◆ What is required ◆
All of the records should come back exactly as written.

◆ Record extracts ◆
──────

$ cat config.mk
export PLATFORM = sky130hd
export DESIGN_NAME = uart_rx
export DESIGN_NICKNAME = d
export VERILOG_FILES = /design/src/rtl/uart_pkg.sv /design/src/rtl/uart_baud_tick.sv /design/src/rtl/uart_rx.sv
export SDC_FILE = /design/constraint.sdc
export NUM_CORES = 1
export LEC_CHECK = 0
export ABC_AREA = 1
export CORE_MARGIN = 4
export CORE_UTILIZATION = 50
export CTS_CLUSTER_SIZE = 12
export DETAILED_ROUTE_END_ITERATION = 7
export PLACE_DENSITY_LB_ADDON = 0.3
export SLEW_MARGIN = 15
export SYNTH_ARGS = -nofsm -noshare
export SYNTH_HDL_FRONTEND = slang
export SYNTH_SLANG_ARGS = --single-unit
export TNS_END_PERCENT = 1
$ cat constraint.sdc
create_clock -name clk6x -period 1.4 [get_ports clk6x]
set_input_delay 0.21 -clock clk6x [delete_from_list [all_inputs] [get_ports clk6x]]
set_output_delay 0.21 -clock clk6x [all_outputs]
set_load 0.05 [all_outputs]
`config.mk`:
```
export PLATFORM = sky130hd
export DESIGN_NAME = l1_snoop_responder
export DESIGN_NICKNAME = d
export VERILOG_FILES = /design/src/rtl/l1_snoop_responder.sv
export SDC_FILE = /design/constraint.sdc
export NUM_CORES = 1
export LEC_CHECK = 0
export CORE_AREA = 2 2 109 111
export CTS_CLUSTER_SIZE = 14
export DETAILED_ROUTE_END_ITERATION = 8
export DIE_AREA = 0 0 111 113
export HOLD_SLACK_MARGIN = 0.08
export PLACE_DENSITY = 0.75
export SLEW_MARGIN = 20
export SYNTH_ARGS = -nofsm -noshare
export SYNTH_HDL_FRONTEND = slang
export SYNTH_SLANG_ARGS = --single-unit
```
`constraint.sdc`:
```
create_clock -name CLK -period 1.7 [get_ports CLK]
set_input_delay 0.34 -clock CLK [delete_from_list [all_inputs] [get_ports CLK]]
set_output_delay 0.34 -clock CLK [all_outputs]
set_load 0.02 [all_outputs]
```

──────

◆ Exercise result ◆
$ cat config.mk
export PLATFORM = sky130hd
export DESIGN_NAME = uart_rx
export DESIGN_NICKNAME = d
export VERILOG_FILES = /design/src/rtl/uart_pkg.sv /design/src/rtl/uart_baud_tick.sv /design/src/rtl/uart_rx.sv
export SDC_FILE = /design/constraint.sdc
export NUM_CORES = 1
export LEC_CHECK = 0
export ABC_AREA = 1
export CORE_MARGIN = 4
export CORE_UTILIZATION = 50
export CTS_CLUSTER_SIZE = 12
export DETAILED_ROUTE_END_ITERATION = 7
export PLACE_DENSITY_LB_ADDON = 0.3
export SLEW_MARGIN = 15
export SYNTH_ARGS = -nofsm -noshare
export SYNTH_HDL_FRONTEND = slang
export SYNTH_SLANG_ARGS = --single-unit
export TNS_END_PERCENT = 1
$ cat constraint.sdc
create_clock -name clk6x -period 1.4 [get_ports clk6x]
set_input_delay 0.21 -clock clk6x [delete_from_list [all_inputs] [get_ports clk6x]]
set_output_delay 0.21 -clock clk6x [all_outputs]
set_load 0.05 [all_outputs]
`config.mk`:
```
export PLATFORM = sky130hd
export DESIGN_NAME = l1_snoop_responder
export DESIGN_NICKNAME = d
export VERILOG_FILES = /design/src/rtl/l1_snoop_responder.sv
export SDC_FILE = /design/constraint.sdc
export NUM_CORES = 1
export LEC_CHECK = 0
export CORE_AREA = 2 2 109 111
export CTS_CLUSTER_SIZE = 14
export DETAILED_ROUTE_END_ITERATION = 8
export DIE_AREA = 0 0 111 113
export HOLD_SLACK_MARGIN = 0.08
export PLACE_DENSITY = 0.75
export SLEW_MARGIN = 20
export SYNTH_ARGS = -nofsm -noshare
export SYNTH_HDL_FRONTEND = slang
export SYNTH_SLANG_ARGS = --single-unit
```
`constraint.sdc`:
```
create_clock -name CLK -period 1.7 [get_ports CLK]
set_input_delay 0.34 -clock CLK [delete_from_list [all_inputs] [get_ports CLK]]
set_output_delay 0.34 -clock CLK [all_outputs]
set_load 0.02 [all_outputs]
```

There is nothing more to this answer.